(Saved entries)
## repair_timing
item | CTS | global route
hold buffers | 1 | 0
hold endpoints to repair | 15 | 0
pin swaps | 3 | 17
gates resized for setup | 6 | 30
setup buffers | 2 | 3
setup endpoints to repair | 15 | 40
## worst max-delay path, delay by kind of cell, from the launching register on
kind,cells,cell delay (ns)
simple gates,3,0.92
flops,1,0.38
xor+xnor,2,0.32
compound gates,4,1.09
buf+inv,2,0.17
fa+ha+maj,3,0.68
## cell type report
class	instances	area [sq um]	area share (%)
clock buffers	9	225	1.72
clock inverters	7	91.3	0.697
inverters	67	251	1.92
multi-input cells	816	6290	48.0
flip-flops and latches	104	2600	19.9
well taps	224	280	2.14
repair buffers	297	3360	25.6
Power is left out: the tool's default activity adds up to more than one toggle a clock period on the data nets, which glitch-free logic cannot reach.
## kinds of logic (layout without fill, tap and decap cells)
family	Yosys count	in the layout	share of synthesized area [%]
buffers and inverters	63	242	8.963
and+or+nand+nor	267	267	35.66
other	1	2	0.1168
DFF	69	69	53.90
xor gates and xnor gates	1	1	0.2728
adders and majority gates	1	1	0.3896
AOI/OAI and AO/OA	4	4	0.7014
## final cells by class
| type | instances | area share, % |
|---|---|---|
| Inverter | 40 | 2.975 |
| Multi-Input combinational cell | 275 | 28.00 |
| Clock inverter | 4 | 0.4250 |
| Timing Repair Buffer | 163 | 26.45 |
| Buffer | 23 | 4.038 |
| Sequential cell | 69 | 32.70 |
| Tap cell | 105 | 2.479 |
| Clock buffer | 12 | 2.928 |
**src/rtl/uart_pkg.sv**
```systemverilog
// Shared types and helpers for the UART transmit path.
package uart_pkg;

    typedef enum logic [2:0] {
        IDLE,
        READ_REQ,
        LOAD,
        START,
        DATA,
        PARITY,
        STOP
    } state_t;

    typedef enum logic [1:0] {
        PARITY_NONE = 2'd0,
        PARITY_EVEN = 2'd1,
        PARITY_ODD  = 2'd2
    } parity_t;

    function automatic int unsigned clocks_per_bit(input int unsigned freq, input int unsigned baud);
        return freq / baud;
    endfunction

endpackage

```
**src/rtl/uart_baud_tick.sv**
```systemverilog
// Bit-period counter: tick is high on the last clock of each bit period, clr restarts the period.
// Single-cycle tick, no backpressure; clr has priority over wrap.
module uart_baud_tick #(
    parameter int unsigned CLOCKS_PER_BIT = 10
) (
    input  logic clk,
    input  logic rst,
    input  logic clr,
    output logic tick
);

    localparam int unsigned CW = (CLOCKS_PER_BIT > 2) ? $clog2(CLOCKS_PER_BIT) : 1;

    logic [CW-1:0] count;

    assign tick = (count == CW'(CLOCKS_PER_BIT - 1));

    always_ff @(posedge clk or posedge rst) begin
        if (rst) begin
            count <= '0;
        end else if (clr || tick) begin
            count <= '0;
        end else begin
            count <= count + CW'(1);
        end
    end

endmodule

```
**src/rtl/uart_tx_framer.sv**
```systemverilog
// Parametrised UART transmitter: pops one word per frame from a FIFO, sends start/data/parity/stop, dout registered.
// Start edge 3 clocks after FIFO goes non-empty; waits in IDLE while empty (or while CTS is held off with UART_TX_CTS_EN).
module uart_tx_framer
    import uart_pkg::*;
#(
    parameter logic [31:0]  CLOCK_FREQUENCY = 32'd100_000_000,
    parameter logic [31:0]  BAUD_RATE       = 32'd115200,
    parameter int unsigned  WORD_WIDTH      = 32'd8,
    parameter logic [1:0]   PARITY_MODE     = 2'd0,
    parameter int unsigned  STOP_BITS       = 32'd1
) (
    input  logic                  clk,
    input  logic                  rst,
    input  logic [WORD_WIDTH-1:0] din,
    input  logic                  empty,
`ifdef UART_TX_CTS_EN
    input  logic                  cts_n,
`endif
    output logic                  re,
    output logic                  dout,
    output logic                  busy,
    output logic                  tx_done
);

    localparam int unsigned CPB = clocks_per_bit(CLOCK_FREQUENCY, BAUD_RATE);
    localparam int unsigned BCW = $clog2(WORD_WIDTH + 1);

    if (CPB < 2) begin : g_bad_cpb
        $error("uart_tx_framer: CLOCK_FREQUENCY / BAUD_RATE must be at least 2");
    end
    if (WORD_WIDTH < 5 || WORD_WIDTH > 9) begin : g_bad_width
        $error("uart_tx_framer: WORD_WIDTH must be 5..9");
    end
    if (PARITY_MODE == 2'd3) begin : g_bad_parity
        $error("uart_tx_framer: PARITY_MODE 3 is illegal");
    end
    if (STOP_BITS < 1 || STOP_BITS > 2) begin : g_bad_stop
        $error("uart_tx_framer: STOP_BITS must be 1 or 2");
    end

    state_t                state, state_nx;
    logic [WORD_WIDTH-1:0] shreg, shreg_nx;
    logic                  parity_bit, parity_nx;
    logic [BCW-1:0]        bit_cnt, bit_cnt_nx;
    logic                  dout_nx;
    logic                  tick;
    logic                  clr;
    logic                  cts_ok;

`ifdef UART_TX_CTS_EN
    logic [1:0] cts_sync;

    always_ff @(posedge clk or posedge rst) begin
        if (rst) begin
            cts_sync <= 2'b11;
        end else begin
            cts_sync <= {cts_sync[0], cts_n};
        end
    end

    assign cts_ok = ~cts_sync[1];
`else
    assign cts_ok = 1'b1;
`endif

    // The period counter restarts on every state change and idles outside the bit-timed states.
    assign clr = (state_nx != state) || (state == IDLE) || (state == READ_REQ) || (state == LOAD);

    uart_baud_tick #(
        .CLOCKS_PER_BIT (CPB)
    ) u_baud_tick (
        .clk  (clk),
        .rst  (rst),
        .clr  (clr),
        .tick (tick)
    );

    always_comb begin
        state_nx   = state;
        shreg_nx   = shreg;
        parity_nx  = parity_bit;
        bit_cnt_nx = bit_cnt;
        tx_done    = 1'b0;
        case (state)
            IDLE: begin
                if (!empty && cts_ok) begin
                    state_nx = READ_REQ;
                end
            end
            READ_REQ: state_nx = LOAD;
            LOAD: begin
                shreg_nx  = din;
                parity_nx = (^din) ^ (PARITY_MODE == PARITY_ODD);
                state_nx  = START;
            end
            START: begin
                if (tick) begin
                    state_nx = DATA;
                end
            end
            DATA: begin
                if (tick) begin
                    shreg_nx = shreg >> 1;
                    if (bit_cnt == BCW'(WORD_WIDTH - 1)) begin
                        bit_cnt_nx = '0;
                        state_nx   = (PARITY_MODE != PARITY_NONE) ? PARITY : STOP;
                    end else begin
                        bit_cnt_nx = bit_cnt + BCW'(1);
                    end
                end
            end
            PARITY: begin
                if (tick) begin
                    state_nx = STOP;
                end
            end
            STOP: begin
                if (tick) begin
                    if (bit_cnt == BCW'(STOP_BITS - 1)) begin
                        tx_done    = 1'b1;
                        bit_cnt_nx = '0;
                        state_nx   = IDLE;
                    end else begin
                        bit_cnt_nx = bit_cnt + BCW'(1);
                    end
                end
            end
            default: state_nx = IDLE;
        endcase

        // Line level is decoded from next-cycle state so the registered pin lines up with the state.
        case (state_nx)
            START:   dout_nx = 1'b0;
            DATA:    dout_nx = shreg_nx[0];
            PARITY:  dout_nx = parity_nx;
            default: dout_nx = 1'b1;
        endcase
    end

    always_ff @(posedge clk or posedge rst) begin
        if (rst) begin
            state      <= IDLE;
            shreg      <= '0;
            parity_bit <= 1'b0;
            bit_cnt    <= '0;
            dout       <= 1'b1;
        end else begin
            state      <= state_nx;
            shreg      <= shreg_nx;
            parity_bit <= parity_nx;
            bit_cnt    <= bit_cnt_nx;
            dout       <= dout_nx;
        end
    end

    assign re   = (state == READ_REQ);
    assign busy = (state != IDLE);

endmodule
```
**src/rtl/draw_scheduler.sv**
```systemverilog
// Frame draw sequencer: arbitrates clear, egg, basket and game-over engines
// onto one VGA write port, with a per-engine watchdog and overrun counting.
module draw_scheduler #(
    parameter int TIMEOUT = 20000
) (
    input  logic       clock,
    input  logic       resetn,
    input  logic       frame_tick,
    input  logic       game_over,
    input  logic       clr_done,
    input  logic       egg_done,
    input  logic       bsk_done,
    input  logic       go_done,
    input  logic [7:0] clr_x,
    input  logic [6:0] clr_y,
    input  logic [2:0] clr_c,
    input  logic [7:0] egg_x,
    input  logic [6:0] egg_y,
    input  logic [2:0] egg_c,
    input  logic [7:0] bsk_x,
    input  logic [6:0] bsk_y,
    input  logic [2:0] bsk_c,
    input  logic [7:0] go_x,
    input  logic [6:0] go_y,
    input  logic [2:0] go_c,
    output logic       clr_en,
    output logic       egg_en,
    output logic       bsk_en,
    output logic       go_en,
    output logic [7:0] vga_x,
    output logic [6:0] vga_y,
    output logic [2:0] colour,
    output logic       plot,
    output logic       busy,
    output logic       frame_done,
    output logic [7:0] overrun_cnt,
    output logic       timeout_err
);

    typedef enum logic [2:0] {
        IDLE,
        CLEAR,
        EGG,
        BASKET,
        GAMEOVER,
        HOLD
    } state_t;

    state_t      state;
    state_t      state_nx;
    logic [14:0] wd;
    logic        engine;
    logic        engine_nx;
    logic        cur_done;
    logic        expire;
    logic        fin;
    logic [7:0]  cur_x;
    logic [6:0]  cur_y;
    logic [2:0]  cur_c;

    always_comb begin
        cur_done = 1'b0;
        cur_x    = clr_x;
        cur_y    = clr_y;
        cur_c    = clr_c;
        case (state)
            CLEAR: begin
                cur_done = clr_done;
            end
            EGG: begin
                cur_done = egg_done;
                cur_x    = egg_x;
                cur_y    = egg_y;
                cur_c    = egg_c;
            end
            BASKET: begin
                cur_done = bsk_done;
                cur_x    = bsk_x;
                cur_y    = bsk_y;
                cur_c    = bsk_c;
            end
            GAMEOVER: begin
                cur_done = go_done;
                cur_x    = go_x;
                cur_y    = go_y;
                cur_c    = go_c;
            end
            default: ;
        endcase
    end

    always_comb begin
        engine = (state == CLEAR) || (state == EGG) ||
                 (state == BASKET) || (state == GAMEOVER);
        expire = engine && (wd == 15'(TIMEOUT - 1));
        fin    = engine && (cur_done || expire);
        state_nx = state;
        case (state)
            IDLE: begin
                if (frame_tick)
                    state_nx = game_over ? GAMEOVER : CLEAR;
            end
            CLEAR:    if (fin) state_nx = EGG;
            EGG:      if (fin) state_nx = BASKET;
            BASKET:   if (fin) state_nx = IDLE;
            GAMEOVER: if (fin) state_nx = HOLD;
            HOLD:     if (!game_over) state_nx = IDLE;
            default:  state_nx = IDLE;
        endcase
        engine_nx = (state_nx == CLEAR) || (state_nx == EGG) ||
                    (state_nx == BASKET) || (state_nx == GAMEOVER);
    end

    always_ff @(posedge clock) begin
        if (!resetn) begin
            state       <= IDLE;
            clr_en      <= 1'b0;
            egg_en      <= 1'b0;
            bsk_en      <= 1'b0;
            go_en       <= 1'b0;
            plot        <= 1'b0;
            vga_x       <= 8'd0;
            vga_y       <= 7'd0;
            colour      <= 3'd0;
            busy        <= 1'b0;
            frame_done  <= 1'b0;
            overrun_cnt <= 8'd0;
            timeout_err <= 1'b0;
            wd          <= 15'd0;
        end else begin
            state  <= state_nx;
            clr_en <= state_nx == CLEAR;
            egg_en <= state_nx == EGG;
            bsk_en <= state_nx == BASKET;
            go_en  <= state_nx == GAMEOVER;
            busy   <= engine_nx;
            // First cycle of each engine state is left unplotted for ROM settle
            plot   <= engine_nx && (state_nx == state);
            frame_done <= (state == BASKET) && fin;
            if (state_nx != state)
                wd <= 15'd0;
            else if (engine)
                wd <= wd + 15'd1;
            if (fin && !cur_done)
                timeout_err <= 1'b1;
            if (engine && frame_tick && overrun_cnt != 8'hff)
                overrun_cnt <= overrun_cnt + 8'd1;
            if (engine) begin
                vga_x  <= cur_x;
                vga_y  <= cur_y;
                colour <= cur_c;
            end
        end
    end

endmodule

```
<file path="config.mk">
export PLATFORM = sky130hd
export DESIGN_NAME = ogut_ardisik
export DESIGN_NICKNAME = d
export VERILOG_FILES = /design/src/rtl/ogut_pkg.sv /design/src/rtl/ogut_katsayi.sv /design/src/rtl/ogut_ardisik.sv
export SDC_FILE = /design/constraint.sdc
export NUM_CORES = 1
export LEC_CHECK = 0
export BUFFER_PORTS_ARGS = -buffer_cell sky130_fd_sc_hd__buf_2
export CORE_MARGIN = 3
export CORE_UTILIZATION = 50
export CTS_CLUSTER_DIAMETER = 150
export DETAILED_ROUTE_END_ITERATION = 16
export GPL_ROUTABILITY_DRIVEN = 0
export GPL_TIMING_DRIVEN = 0
export PLACE_DENSITY = 0.75
export SYNTH_ARGS = -nofsm -noshare
export SYNTH_HDL_FRONTEND = slang
export SYNTH_SLANG_ARGS = --single-unit
</file>
<file path="constraint.sdc">
create_clock -name saat -period 4.3 [get_ports saat]
set_clock_uncertainty 0.1 [all_clocks]
set_input_delay 0.645 -clock saat [delete_from_list [all_inputs] [get_ports saat]]
set_output_delay 0.645 -clock saat [all_outputs]
set_load 0.01 [all_outputs]
</file>
<file path="src/rtl/ogut_pkg.sv">
// Shared types and constants for the sequential grinder.
// Factors are expressed in eighths (KESIR_BIT fractional bits).
package ogut_pkg;

   typedef enum logic [1:0] {
      BOSTA = 2'd0,
      OGUT  = 2'd1,
      BITTI = 2'd2
   } durum_t;

   localparam logic [1:0] BOYUT_INCE = 2'b00;
   localparam logic [1:0] BOYUT_ORTA = 2'b01;
   localparam logic [1:0] BOYUT_KABA = 2'b10;

   localparam logic [4:0] KAT_INCE = 5'd16;
   localparam logic [4:0] KAT_ORTA = 5'd12;
   localparam logic [4:0] KAT_KABA = 5'd9;

   localparam int KESIR_BIT = 3;

endpackage

</file>
<file path="src/rtl/ogut_katsayi.sv">
// Grind mode to fixed-point factor (eighths) lookup.
// Mode 2'b11 has no factor and raises o_gecersiz.
module ogut_katsayi
   import ogut_pkg::*;
(
   input  logic [1:0] i_boyut,
   output logic [4:0] o_kat,
   output logic       o_gecersiz
);

   always_comb begin
      o_kat      = '0;
      o_gecersiz = 1'b0;
      unique case (i_boyut)
         BOYUT_INCE: o_kat = KAT_INCE;
         BOYUT_ORTA: o_kat = KAT_ORTA;
         BOYUT_KABA: o_kat = KAT_KABA;
         default:    o_gecersiz = 1'b1;
      endcase
   end

endmodule

</file>
<file path="src/rtl/ogut_ardisik.sv">
// Multi-cycle grinder: N seeds, ADIM cycles each, saturating result.
// Optional pause input enabled by defining OGUT_DURAKLAT_EN.
module ogut_ardisik
   import ogut_pkg::*;
#(
   parameter int GIRIS_W = 4,
   parameter int CIKIS_W = 5,
   parameter int ADIM    = 2
) (
   input  logic               saat,
   input  logic               reset,
   input  logic               basla,
   input  logic [GIRIS_W-1:0] cekirdekler,
   input  logic [1:0]         boyut,
`ifdef OGUT_DURAKLAT_EN
   input  logic               duraklat,
`endif
   output logic               mesgul,
   output logic               bitti,
   output logic [CIKIS_W-1:0] tanecikler,
   output logic               tasma,
   output logic               hata
);

   localparam int         ACC_W    = GIRIS_W + 5;
   localparam logic [3:0] ADIM_SON = 4'(ADIM - 1);

   durum_t               r_durum;
   durum_t               w_sonraki;
   logic [1:0]           r_boyut;
   logic [GIRIS_W-1:0]   r_kalan;
   logic [3:0]           r_adim;
   logic [ACC_W-1:0]     r_acc;
   logic [CIKIS_W-1:0]   r_tan;
   logic                 r_tasma;
   logic                 r_hata;

   logic [1:0]           w_boyut_sec;
   logic [4:0]           w_kat;
   logic                 w_gecersiz;
   logic                 w_durak;
   logic                 w_kabul;
   logic                 w_hemen;
   logic                 w_ilerle;
   logic                 w_adim_son;
   logic                 w_son;
   logic [ACC_W-1:0]     w_acc_yeni;
   logic [ACC_W-1:0]     w_sonuc;
   logic                 w_tasar;

`ifdef OGUT_DURAKLAT_EN
   assign w_durak = duraklat;
`else
   assign w_durak = 1'b0;
`endif

   // Live mode decides the early exit at accept; latched mode drives the job.
   assign w_boyut_sec = (r_durum == BOSTA) ? boyut : r_boyut;

   ogut_katsayi u_katsayi (
      .i_boyut    (w_boyut_sec),
      .o_kat      (w_kat),
      .o_gecersiz (w_gecersiz)
   );

   assign w_kabul    = (r_durum == BOSTA) && basla;
   assign w_hemen    = w_kabul &&
                       ((cekirdekler == '0) || w_gecersiz);
   assign w_ilerle   = (r_durum == OGUT) && !w_durak;
   assign w_adim_son = (r_adim == ADIM_SON);
   assign w_son      = w_ilerle && w_adim_son &&
                       (r_kalan == GIRIS_W'(1));
   assign w_acc_yeni = r_acc + ACC_W'(w_kat);
   assign w_sonuc    = w_acc_yeni >> KESIR_BIT;
   assign w_tasar    = (w_sonuc >> CIKIS_W) != '0;

   always_ff @(posedge saat) begin
      if (reset) r_durum <= BOSTA;
      else       r_durum <= w_sonraki;
   end

   always_comb begin
      w_sonraki = r_durum;
      unique case (r_durum)
         BOSTA: begin
            if (basla) w_sonraki = w_hemen ? BITTI : OGUT;
         end
         OGUT: begin
            if (w_son) w_sonraki = BITTI;
         end
         BITTI:   w_sonraki = BOSTA;
         default: w_sonraki = BOSTA;
      endcase
   end

   always_comb begin
      mesgul = (r_durum != BOSTA);
      bitti  = (r_durum == BITTI);
   end

   always_ff @(posedge saat) begin
      if (reset) begin
         r_boyut <= '0;
         r_kalan <= '0;
         r_adim  <= '0;
         r_acc   <= '0;
         r_tan   <= '0;
         r_tasma <= 1'b0;
         r_hata  <= 1'b0;
      end else if (w_kabul) begin
         r_boyut <= boyut;
         r_kalan <= cekirdekler;
         r_adim  <= '0;
         r_acc   <= '0;
         if (w_hemen) begin
            r_tan   <= '0;
            r_tasma <= 1'b0;
            r_hata  <= w_gecersiz;
         end
      end else if (w_ilerle) begin
         if (w_adim_son) begin
            r_adim  <= '0;
            r_acc   <= w_acc_yeni;
            r_kalan <= r_kalan - GIRIS_W'(1);
            if (w_son) begin
               r_tan   <= w_tasar ? '1 : CIKIS_W'(w_sonuc);
               r_tasma <= w_tasar;
               r_hata  <= 1'b0;
            end
         end else begin
            r_adim <= r_adim + 4'd1;
         end
      end
   end

   assign tanecikler = r_tan;
   assign tasma      = r_tasma;
   assign hata       = r_hata;

endmodule

</file>
==> results.py <==
metrics = {
    "placement": {
        "dp_slack_ns": 1.36,
        "dp_hpwl_um": 2460,
        "placedInstanceArea_mm2": 0.00168,
        "port_buffers": 17,
    },
    "floorplan": {
        "core_area_mm2": 0.00285,
        "start_util_pct": 54.4,
        "ioPinCount": 18,
        "die_area_mm2": 0.00381,
        "die_h_um": 61.7,
        "die_w_um": 61.7,
        "rows": 19,
    },
    "min_path": {
        "min_path_type": "flop to flop",
    },
    "timing": {
        "worstMarginPinSlew_ns": 0.492,
        "setup_violations": 0,
        "setup_tns_ns": 0,
        "finalCritPeriodShare_pct": 67.2,
        "slew_headroom_pct": 67.0,
        "hold_viol": 0,
        "timing.final.ws_setup_ns": 1.41,
        "drv_slew": 0,
        "whs_ns": 0.379,
        "rsz0062_at_grt": "false",
        "min_period_ns": 2.89,
        "timing.fmax_mhz": 346,
    },
    "run": {
        "cap_violations": 0,
    },
    "clock_tree": {
        "path_clk_slew_ns": 0.16,
        "hold_buffers": 0,
        "cts_sinks": 28,
        "cts_resized": 0,
        "numCtsBuffers": 3,
        "cts_max_level": 1,
        "clk_path_buf_depth": 2,
        "cts_tree": "done",
        "root_buffer": "clkbuf_4",
        "cts_setup_buffers": 0,
        "clkLatencyLatePin_ns": 0.34,
    },
    "power_and_ir_drop": {
        "p_total_uw": 528,
        "max-vdd-ir-drop_mv": 0.280,
        "powerDensity_mw_per_mm2": 306,
        "cellLeakagePower_nw": 0.734,
    },
    "grt": {
        "grt_pass1_wl_um": 5380,
        "gr-total-overflow": 0,
        "first_global_vias": 1203,
        "antenna_found_initial": 0,
        "grt_max_degree": 17,
        "gr-usage-all-layers_pct": 18.5,
    },
    "logic_synthesis": {
        "synth_simple_gate_area_share_pct": 26.6,
        "synth-edff-count": 0,
        "seq_area_frac_synth_pct": 36.1,
        "synth_top_area_cell": "dfxtp_1",
        "synth_mux_area_share_pct": 2.02,
        "avgSynthCellArea_um2": 8.52,
        "synth_nets": 199,
        "synth_cells": 182,
        "synth_ff_type": "dfxtp_1",
        "synth_top_family_by_area": "simple AND/OR/NAND/NOR gates",
        "synth.cell_area_mm2": 0.00155,
        "synth_top_area_share_pct": 36.1,
        "synth_xor_area_share_pct": 6.77,
        "async_reset_ff_share_pct": 0,
        "synth-seq-cells": 28,
        "synthTopCellsByArea": "dfxtp_1 36%, nor2_1 7.0%, ha_1 6.5%, nand2_1 4.6%, xor2_1 4.5%",
        "yosysWarningCount": 0,
        "synthAdderAreaFrac_pct": 6.45,
        "synth_compound_area_share_pct": 17.7,
        "synth_cell_types": 49,
    },
    "setup_path": {
        "criticalPathCategory": "flop to flop",
        "critPathCaptureType": "flop",
        "worstPathRequired_ns": 4.46,
        "cp.arrival_ns": 3.05,
        "path_max_fanout": 6,
        "startpoint_type": "flop",
    },
    "detailed_routing": {
        "top_layer": "met4",
        "drc_errors": 0,
        "wl_met1_um": 1530,
        "wl_per_cell_um": 13.7,
        "routed_wl_um": 3220,
        "dr.pass1.iters": 4,
        "vias": 1337,
        "met3_length_um": 132,
        "viasPerCell": 5.71,
        "drt_iter0_markers": 75,
        "wl_met2_um": 1550,
        "ant_nets": 0,
    },
    "final_layout": {
        "areaGrowthSynthToFinish_pct": 11.4,
        "final_area_mm2": 0.00173,
        "diodes": 0,
        "drive_above_1_share_pct": 17.7,
        "final_net_count": 221,
        "fillers": 247,
    },
    "status": {
        "status": "completed",
    },
}
-- layout by cell type, fill, tap and decap left out, drive strengths merged, types with 5 or more instances in the layout --
cell type	count
nor2	30
xor2	8
nor3	6
inv	5
buf	22
dfxtp	28
a211oi	7
nor2b	6
a21oi	11
nand2	19
ha	8
clkbuf	5
nand3	5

Exercise prompt - Each line that holds the string "Shared" is to be copied from the entries above.

Response to this task -
// Shared types and helpers for the UART transmit path.
// Shared types and constants for the sequential grinder.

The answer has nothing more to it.